If I append tagging metadata complying with the above models to my 'authoritative' metadata record, it now looks uneven - the tags all come with provenance details but the main metadata doesn't - it's anyone's guess who made those "authoritative" bits up!
Tag metadata requirements
I've already described two use cases I have, plus the fact that we do know the meaning of some community-generated metadata. But to re-state the requirements, I want to be able to:
- Indicate which metadata values within a DescriptionSet (metadata record) are 'authoritative' and which are 'community-generated'. I'm not going to get into the argument of which source is better, but I need to be able to separate them if necessary at this higher level. Maybe it's kind of like the "non-preferred" concept in controlled vocabularies - it's not a judgement call on which term is better, but more "lets just standardise on this version for interoperability"??
- At a more granular level, I want to be able to indicate the exact source for each value in the description (if known), this reason is obvious for community tags/comments, but even authoritative metadata may come from multiple sources (e.g. geographic location may be added separately sourced from the local Land Information Ministry).
- The above two apply for all properties, not just a 'tags:taggedWithTag' (or equivalent) property. If I know the user-generated tag "black dog" is a subject term (e.g. because the input screen has a different field for different types of tags, or the user enters the tag as "subject:blackdog"), then it makes most sense to add it to the dc:subject property, except to satisfy (1) above I need some way to indicate this dc:subject wasn't entered by the original cataloguer/indexer/describer.
What might a solution look like?
I don't have the answer, but am willing to discuss...
The question is whether every property needs provenance added, or if it can be applied as a default to the DescriptionSet with the possibility of overriding it in individual properties. Would something like this work?
DescriptionSet( AdminSource( "National Library of NZ", RDFType("Authoritative") ) Description( Statement( dc:title, "Homepage" ) Statement( dc:subject, "'Dog breeds - History", Vocabulary("LCSH") ) Statement( dc:subject, "BlackDog", AdminSource("user:39398") ) Statement( dc:spatial, "georss:point:45.256,-71.92", AdminSource("Land Information NZ") ) Statement( tags:taggedWithTag, "CoolWebsite", AdminSource("user:77766") ) ) )
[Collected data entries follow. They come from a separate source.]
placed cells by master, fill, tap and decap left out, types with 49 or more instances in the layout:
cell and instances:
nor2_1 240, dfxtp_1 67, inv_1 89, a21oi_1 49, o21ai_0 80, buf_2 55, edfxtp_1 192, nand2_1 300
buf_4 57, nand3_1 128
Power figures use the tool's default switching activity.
[config.mk]
export PLATFORM = sky130hd
export DESIGN_NAME = comparator_control_irq
export DESIGN_NICKNAME = d
export VERILOG_FILES = /design/src/shared/comparator_control_irq_pkg.sv /design/src/verilog/comparator_control_irq.sv
export SDC_FILE = /design/constraint.sdc
export NUM_CORES = 1
export LEC_CHECK = 0
export BUFFER_PORTS_ARGS = -buffer_cell sky130_fd_sc_hd__buf_2
export CAP_MARGIN = 15
export CORE_MARGIN = 2
export CORE_UTILIZATION = 25
export CTS_CLUSTER_SIZE = 12
export DETAILED_ROUTE_END_ITERATION = 8
export PLACE_DENSITY = 0.57
export SKIP_CTS_REPAIR_TIMING = 1
export SYNTH_ARGS = -nofsm -noshare
export SYNTH_HDL_FRONTEND = slang
export SYNTH_SLANG_ARGS = --single-unit
[constraint.sdc]
create_clock -name clk -period 1.5 [get_ports clk]
set_clock_uncertainty 0.05 [all_clocks]
set_input_delay 0.075 -clock clk [delete_from_list [all_inputs] [get_ports clk]]
set_output_delay 0.075 -clock clk [all_outputs]
set_load 0.01 [all_outputs]
[src/shared/comparator_control_irq_pkg.sv]
// Package for the comparator control and interrupt block.
// Assumes byte-wide registers placed in the low bits of 32-bit APB words.
package comparator_control_irq_pkg;
  // Printed offsets are not all multiples of four: they are word indices
  localparam logic [7:0] IDX_CONTROL_B = 8'h05;
  localparam logic [7:0] IDX_CONTROL_STATUS = 8'h06;
  localparam logic [7:0] IDX_DIGITAL_DISABLE = 8'h60;
  localparam logic [7:0] IDX_IRQ_STATUS = 8'h70;
  localparam logic [7:0] IDX_IRQ_MASK = 8'h71;
  localparam int ADDR_W = 10;
  // Control/status field positions
  localparam int POWER_OFF_BIT = 7;
  localparam int BANDGAP_BIT = 6;
  localparam int SYNC_OUT_BIT = 5;
  localparam int EVENT_FLAG_BIT = 4;
  localparam int IRQ_EN_BIT = 3;
  localparam int CAPTURE_BIT = 2;
  // Control B field positions
  localparam int HYST_SEL_BIT = 7;
  localparam int HYST_LEVEL_BIT = 6;
  localparam int MUX_EN_BIT = 2;
  localparam logic [7:0] CONTROL_B_WMASK = 8'hEF;
  // Digital disable field positions
  localparam int NEG_PIN_OFF_BIT = 2;
  localparam int POS_PIN_OFF_BIT = 1;
  localparam logic [7:0] RESET_BYTE = 8'h00;
  // Event modes
  localparam logic [1:0] MODE_TOGGLE = 2'h0;
  localparam logic [1:0] MODE_FALL = 2'h2;
  localparam logic [1:0] MODE_RISE = 2'h3;
  // Local interrupt status bits
  localparam int IRQ_EVENT_BIT = 0;
  localparam int IRQ_RISE_BIT = 1;
  localparam int IRQ_FALL_BIT = 2;
  localparam logic [2:0] IRQ_NONE = 3'h0;
  // Bus answer state
  typedef enum logic [1:0] {
    BUS_IDLE = 2'b01,
    BUS_DONE = 2'b10
  } bus_state_e;
endpackage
There's also the question of what property is best to use for un-typed tags. Should we use one of the above proposed properties (tags:taggedWithTag, tag:associatedTag, sioc:topic, taxo:topics) or look for a new one? Pete Johnston has pointed out that it is not appropriate to place tags in dc:subject (or any sub-property of dc:subject) unless it is known they are definitely subjects - tags are often not "about-ness", eg. the tag "YouTube" is more about the publisher/distributor/host than the topic of the resource/video. This would rule out all of these properties (except tag:associatedTag).
If we do create a new property, it seems dc:relation is the most appropriate to be a sub-property of; the alternative is to create a top-level property.